Bruno Maçães, a former Europe minister for Portugal, is a senior adviser at Flint Global in London and the author most recently of “History Has Begun: The Birth of a New America” (Hurst, 2020). The paperback edition of his “Belt and Road: a Chinese World Order” will be published this month. 

In Pakistan, the Belt and Road project is everywhere. A dinner at the Islamabad Club quickly turns into a reminiscence of different visits to China. After a lecture in Lahore, a group of young men from Baluchistan want to know if China’s monumental economic initiative will develop their region — or cause it to lose its identity.

The acronym for the corridor linking China and Pakistan can be heard in hotel lobbies and restaurants; it stands out for those who cannot understand Urdu. There are young people who have come of age since the beginning of the initiative and for whom it constitutes the only possible horizon for professional advancement. But there are also a few who hope to reduce its impact and fear for a world where Pakistan has become a Chinese colony.

Earlier this year, I spent three weeks traveling in Pakistan, the crown jewel of the Belt and Road project, the country where the initiative first took root and therefore the most plausible candidate for the place where its future can be surmised and understood.

There are many in the country who worry Pakistan is climbing too deep into China’s lap.

So central is the Belt and Road to Pakistani politics that it should not be thought of as a specific enterprise. Rather, it provides the overarching framework for every economic policy and project. In short, the initiative is something that should feel very familiar to policymakers in Brussels and other European capitals.

In my discussions with economic authorities and think tanks, it quickly became obvious that the main debate in Pakistan today is about the best way to adapt policy decisions and reforms to the Belt and Road framework. The Belt and Road can thus be compared to the European Union and the role it played for countries in Central and Eastern Europe after the 2004 and 2007 enlargements. Which decisions should these countries make in order to better occupy their place within the given political and economic order?

For countries on the periphery of the new Chinese empire — but also in Africa — the Belt and Road project provides a path capable of saving them from painful isolation, but it also threatens to prevent any future links to Western societies. You cannot integrate with two different and opposing models.

That many in the West still think of the Belt and Road purely in terms of infrastructure is something I find deeply perplexing. In the project’s inaugural speech that Chinese President Xi Jinping delivered in Astana in 2013, infrastructure was no more than one of the five pillars of the Belt and Road — and very obviously not more than an ancillary one. The real action was clearly elsewhere.

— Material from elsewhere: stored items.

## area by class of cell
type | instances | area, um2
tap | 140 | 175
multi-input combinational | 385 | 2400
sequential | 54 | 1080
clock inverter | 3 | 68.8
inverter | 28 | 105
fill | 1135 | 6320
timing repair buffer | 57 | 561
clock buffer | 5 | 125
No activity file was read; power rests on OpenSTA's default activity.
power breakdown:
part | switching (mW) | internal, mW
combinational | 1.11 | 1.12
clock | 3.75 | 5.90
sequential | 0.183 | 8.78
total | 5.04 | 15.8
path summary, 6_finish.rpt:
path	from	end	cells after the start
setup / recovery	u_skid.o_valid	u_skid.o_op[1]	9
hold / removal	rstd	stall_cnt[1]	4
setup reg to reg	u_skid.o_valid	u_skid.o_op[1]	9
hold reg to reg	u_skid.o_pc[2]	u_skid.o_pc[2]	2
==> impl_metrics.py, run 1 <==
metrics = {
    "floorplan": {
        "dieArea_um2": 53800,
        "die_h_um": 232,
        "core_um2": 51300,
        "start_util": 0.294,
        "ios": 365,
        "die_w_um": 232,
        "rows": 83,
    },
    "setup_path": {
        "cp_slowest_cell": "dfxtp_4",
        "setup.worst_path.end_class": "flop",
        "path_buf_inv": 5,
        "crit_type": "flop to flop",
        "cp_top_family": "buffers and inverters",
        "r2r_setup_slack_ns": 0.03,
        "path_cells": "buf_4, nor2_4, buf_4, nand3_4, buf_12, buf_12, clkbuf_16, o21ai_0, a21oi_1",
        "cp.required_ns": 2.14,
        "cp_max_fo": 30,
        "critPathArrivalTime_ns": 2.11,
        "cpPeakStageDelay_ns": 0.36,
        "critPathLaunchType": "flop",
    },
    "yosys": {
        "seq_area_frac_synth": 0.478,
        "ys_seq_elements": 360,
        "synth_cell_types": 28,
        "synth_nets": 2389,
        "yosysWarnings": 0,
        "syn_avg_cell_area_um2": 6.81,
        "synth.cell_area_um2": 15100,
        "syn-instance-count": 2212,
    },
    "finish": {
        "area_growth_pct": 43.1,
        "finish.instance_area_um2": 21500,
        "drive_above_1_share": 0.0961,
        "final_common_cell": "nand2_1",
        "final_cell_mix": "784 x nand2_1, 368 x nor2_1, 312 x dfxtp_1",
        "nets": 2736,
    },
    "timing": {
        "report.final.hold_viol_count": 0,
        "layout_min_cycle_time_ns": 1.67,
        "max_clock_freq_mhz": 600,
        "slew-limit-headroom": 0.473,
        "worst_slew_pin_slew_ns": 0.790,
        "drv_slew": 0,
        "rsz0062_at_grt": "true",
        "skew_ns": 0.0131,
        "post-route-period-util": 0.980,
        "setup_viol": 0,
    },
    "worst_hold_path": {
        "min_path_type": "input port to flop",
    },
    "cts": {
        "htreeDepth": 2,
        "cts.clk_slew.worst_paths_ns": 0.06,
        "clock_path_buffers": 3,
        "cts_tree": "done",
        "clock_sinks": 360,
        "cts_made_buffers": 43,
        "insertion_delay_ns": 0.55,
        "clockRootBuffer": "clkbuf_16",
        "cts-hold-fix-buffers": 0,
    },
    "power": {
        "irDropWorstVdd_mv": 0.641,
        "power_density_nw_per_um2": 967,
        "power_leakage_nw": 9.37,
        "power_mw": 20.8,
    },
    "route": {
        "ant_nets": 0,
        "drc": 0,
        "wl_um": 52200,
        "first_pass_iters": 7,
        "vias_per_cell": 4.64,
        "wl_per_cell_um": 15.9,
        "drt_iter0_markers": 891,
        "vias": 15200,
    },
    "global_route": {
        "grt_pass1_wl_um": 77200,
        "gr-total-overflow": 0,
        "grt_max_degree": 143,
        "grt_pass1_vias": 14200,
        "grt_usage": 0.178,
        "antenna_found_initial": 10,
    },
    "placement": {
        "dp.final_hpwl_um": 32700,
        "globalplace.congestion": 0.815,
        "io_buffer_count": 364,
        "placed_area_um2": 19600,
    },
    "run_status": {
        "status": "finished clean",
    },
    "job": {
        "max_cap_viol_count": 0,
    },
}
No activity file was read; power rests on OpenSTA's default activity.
File: src/rtl/rpn_pkg.sv
// Shared definitions for the RPN calculator command executor.
// Provides the data width, key-code map, FSM state encoding and a
// magnitude helper used by the divider.
package rpn_pkg;

  localparam int DATA_W = 32;
  localparam int KEY_W  = 5;
  localparam int CNT_W  = 6;

  // Codes 0..9 are digits; anything above KEY_CLEAR is a no-op.
  localparam logic [KEY_W-1:0] KEY_ENTER = 5'd10;
  localparam logic [KEY_W-1:0] KEY_ADD   = 5'd11;
  localparam logic [KEY_W-1:0] KEY_SUB   = 5'd12;
  localparam logic [KEY_W-1:0] KEY_MUL   = 5'd13;
  localparam logic [KEY_W-1:0] KEY_DIV   = 5'd14;
  localparam logic [KEY_W-1:0] KEY_NEG   = 5'd15;
  localparam logic [KEY_W-1:0] KEY_DROP  = 5'd16;
  localparam logic [KEY_W-1:0] KEY_CLEAR = 5'd17;

  typedef enum logic [1:0] {
    IDLE   = 2'd0,
    EXEC   = 2'd1,
    SETTLE = 2'd2,
    DIV    = 2'd3
  } state_t;

  // Two's-complement magnitude; 0x80000000 maps to itself, which is the
  // correct unsigned magnitude 2^31.
  function automatic logic [DATA_W-1:0] abs_val(input logic [DATA_W-1:0] v);
    return v[DATA_W-1] ? (DATA_W'(0) - v) : v;
  endfunction

endpackage

File: src/rtl/rpn_divider.sv
// Iterative restoring signed divider, quotient truncated toward zero.
// Ports: start latches dividend/divisor; done is high for the one sign-fix
// cycle, during which quotient holds the signed result.
module rpn_divider
  import rpn_pkg::*;
#(
  parameter int DIV_CYCLES = 32
) (
  input  logic              clock,
  input  logic              reset,
  input  logic              start,
  input  logic [DATA_W-1:0] dividend,
  input  logic [DATA_W-1:0] divisor,
  output logic              done,
  output logic [DATA_W-1:0] quotient
);

  localparam int CW    = $clog2(DIV_CYCLES + 1);
  // With fewer iterations than DATA_W only the low DIV_CYCLES bits of the
  // dividend magnitude are consumed, so they are pre-aligned to the top.
  localparam int SHIFT = DATA_W - DIV_CYCLES;

  logic              active;
  logic              fix;
  logic [CW-1:0]     cnt;
  logic [DATA_W-1:0] rem;
  logic [DATA_W-1:0] quo;
  logic [DATA_W-1:0] dvsr;
  logic              neg;

  logic [DATA_W:0]   shifted;
  logic [DATA_W:0]   diff;

  assign shifted = {rem, quo[DATA_W-1]};
  // Top bit of diff set means the trial subtraction borrowed: restore.
  assign diff    = shifted - {1'b0, dvsr};

  always_ff @(posedge clock or posedge reset) begin
    if (reset) begin
      active <= 1'b0;
      fix    <= 1'b0;
      cnt    <= '0;
      rem    <= '0;
      quo    <= '0;
      dvsr   <= '0;
      neg    <= 1'b0;
    end else if (start) begin
      active <= 1'b1;
      fix    <= 1'b0;
      cnt    <= '0;
      rem    <= '0;
      quo    <= abs_val(dividend) << SHIFT;
      dvsr   <= abs_val(divisor);
      neg    <= dividend[DATA_W-1] ^ divisor[DATA_W-1];
    end else if (active) begin
      if (fix) begin
        active <= 1'b0;
        fix    <= 1'b0;
      end else begin
        if (!diff[DATA_W]) begin
          rem <= diff[DATA_W-1:0];
          quo <= {quo[DATA_W-2:0], 1'b1};
        end else begin
          rem <= shifted[DATA_W-1:0];
          quo <= {quo[DATA_W-2:0], 1'b0};
        end
        cnt <= cnt + 1'b1;
        if (cnt == CW'(DIV_CYCLES - 1)) begin
          fix <= 1'b1;
        end
      end
    end
  end

  assign done     = active && fix;
  assign quotient = neg ? (DATA_W'(0) - quo) : quo;

endmodule

File: src/rtl/rpn_executor.sv
// RPN command executor: turns accepted key codes into single-cycle stack
// control pulses (push / pop / write / clear) and sticky error flags.
// Ports: key_valid/key_code/key_ready keypad handshake; stack_top/next/count
// read back from the operand stack; stack_* controls; busy while dividing.
module rpn_executor
  import rpn_pkg::*;
#(
  parameter int DIV_CYCLES = 32
) (
  input  logic              clock,
  input  logic              reset,
  input  logic              key_valid,
  input  logic [KEY_W-1:0]  key_code,
  output logic              key_ready,
  input  logic [DATA_W-1:0] stack_top,
  input  logic [DATA_W-1:0] stack_next,
  input  logic [CNT_W-1:0]  stack_count,
  output logic              stack_push,
  output logic              stack_pop,
  output logic              stack_write,
  output logic              stack_clear,
  output logic [DATA_W-1:0] stack_value,
  output logic              busy,
  output logic              err_underflow,
  output logic              err_divzero,
  output logic              err_full
);

  state_t            state;
  state_t            state_next;

  logic [KEY_W-1:0]  op_key;
  logic [DATA_W-1:0] op_top;
  logic [DATA_W-1:0] op_next;
  logic [CNT_W-1:0]  op_count;
  logic [DATA_W-1:0] div_res;
  logic [DATA_W-1:0] bin_res;

  logic              accept;
  logic              div_go;
  logic              div_done;
  logic [DATA_W-1:0] div_q;
  logic              one_elem;
  logic              is_binary;

  assign accept    = key_valid && (state == IDLE);
  // Only a divide that will actually produce a result enters the DIV state;
  // underflow and divide-by-zero take the short EXEC/SETTLE path.
  assign div_go    = accept && (key_code == KEY_DIV) &&
                     (stack_count != CNT_W'(1)) && (stack_top != '0);
  assign one_elem  = (op_count == CNT_W'(1));
  assign is_binary = (op_key >= KEY_ADD) && (op_key <= KEY_DIV);

  rpn_divider #(
    .DIV_CYCLES(DIV_CYCLES)
  ) u_div (
    .clock    (clock),
    .reset    (reset),
    .start    (div_go),
    .dividend (stack_next),
    .divisor  (stack_top),
    .done     (div_done),
    .quotient (div_q)
  );

  // State register
  always_ff @(posedge clock or posedge reset) begin
    if (reset) begin
      state <= IDLE;
    end else begin
      state <= state_next;
    end
  end

  // Next-state logic
  always_comb begin
    state_next = state;
    case (state)
      IDLE:    if (accept) state_next = div_go ? DIV : EXEC;
      EXEC:    state_next = SETTLE;
      SETTLE:  state_next = IDLE;
      DIV:     if (div_done) state_next = EXEC;
      default: state_next = IDLE;
    endcase
  end

  // Operands are frozen at acceptance so the stack may change underneath.
  always_ff @(posedge clock or posedge reset) begin
    if (reset) begin
      op_key   <= '0;
      op_top   <= '0;
      op_next  <= '0;
      op_count <= '0;
    end else if (accept) begin
      op_key   <= key_code;
      op_top   <= stack_top;
      op_next  <= stack_next;
      op_count <= stack_count;
    end
  end

  always_ff @(posedge clock or posedge reset) begin
    if (reset) begin
      div_res <= '0;
    end else if (div_done) begin
      div_res <= div_q;
    end
  end

  // Sticky error flags, updated at the end of the EXEC cycle.
  always_ff @(posedge clock or posedge reset) begin
    if (reset) begin
      err_underflow <= 1'b0;
      err_divzero   <= 1'b0;
      err_full      <= 1'b0;
    end else if (state == EXEC) begin
      if (op_key == KEY_CLEAR) begin
        err_underflow <= 1'b0;
        err_divzero   <= 1'b0;
        err_full      <= 1'b0;
      end else if (op_key == KEY_ENTER) begin
        if (op_count == '0) err_full <= 1'b1;
      end else if (is_binary) begin
        if (one_elem) begin
          err_underflow <= 1'b1;
        end else if (op_key == KEY_DIV && op_top == '0) begin
          err_divzero <= 1'b1;
        end
      end
    end
  end

  // Binary operator result, low DATA_W bits only.
  always_comb begin
    bin_res = div_res;
    case (op_key)
      KEY_ADD: bin_res = op_next + op_top;
      KEY_SUB: bin_res = op_next - op_top;
      KEY_MUL: bin_res = op_next * op_top;
      default: bin_res = div_res;
    endcase
  end

  // Outputs
  always_comb begin
    key_ready   = (state == IDLE);
    busy        = (state == DIV);
    stack_push  = 1'b0;
    stack_pop   = 1'b0;
    stack_write = 1'b0;
    stack_clear = 1'b0;
    stack_value = '0;
    if (state == EXEC) begin
      if (op_key < KEY_ENTER) begin
        stack_write = 1'b1;
        stack_value = op_top * DATA_W'(10) + DATA_W'(op_key);
      end else begin
        case (op_key)
          KEY_ENTER: stack_push = (op_count != '0);
          KEY_ADD, KEY_SUB, KEY_MUL, KEY_DIV: begin
            if (!one_elem && !(op_key == KEY_DIV && op_top == '0)) begin
              stack_pop   = 1'b1;
              stack_write = 1'b1;
              stack_value = bin_res;
            end
          end
          KEY_NEG: begin
            stack_write = 1'b1;
            stack_value = DATA_W'(0) - op_top;
          end
          KEY_DROP: begin
            // The last element is never removed, only zeroed.
            if (one_elem) begin
              stack_write = 1'b1;
            end else begin
              stack_pop = 1'b1;
            end
          end
          KEY_CLEAR: stack_clear = 1'b1;
          default: ;
        endcase
      end
    end
  end

endmodule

At the time of Xi was giving his speech in Astana, it was common to hear from different officials and intellectuals in Beijing that the Belt and Road was meant to be completed in 2049, around the time of the first centennial of the new China.

Last year, while living in Beijing, I started hearing that the temporal horizon was even longer. Many spoke openly of a 100-year project. This is not the time-scale of an infrastructure plan. The Marshall Plan was concluded in just a few years.

Interestingly, in Pakistan this idea — that the Belt and Road is a project of economic and technological development, culminating in a new global political and economic order — is clearly understood.

There are many in the country who worry Pakistan is climbing too deep into China’s lap. An officer in one of the state policymaking bodies wanted me to have a trove of documents suggesting staggering levels of corruption in two Belt and Road contracts. He alleged they had been overcharged by something like $3 billion. The documents were public, but no newspaper had shown any interest.

It is revealing too that the infamous Inter-Services Intelligence, the country’s top intelligence agency, has a special unit dedicated to collect critical information about the China-Pakistan Economic Corridor. The political establishment in Pakistan may be enthusiastic about the initiative, but the country’s security apparatus has many doubts. That explains why it is still possible to voice public criticisms of the initiative or why security measures continue to hamper its development.

It also explains why some in Pakistan are eagerly looking for alternatives. When I met with the ruling party in Islamabad, its chief organizer Saifullah Khan Nyazee seemed surprisingly interested in the idea of deepening the relations between Pakistan and the EU.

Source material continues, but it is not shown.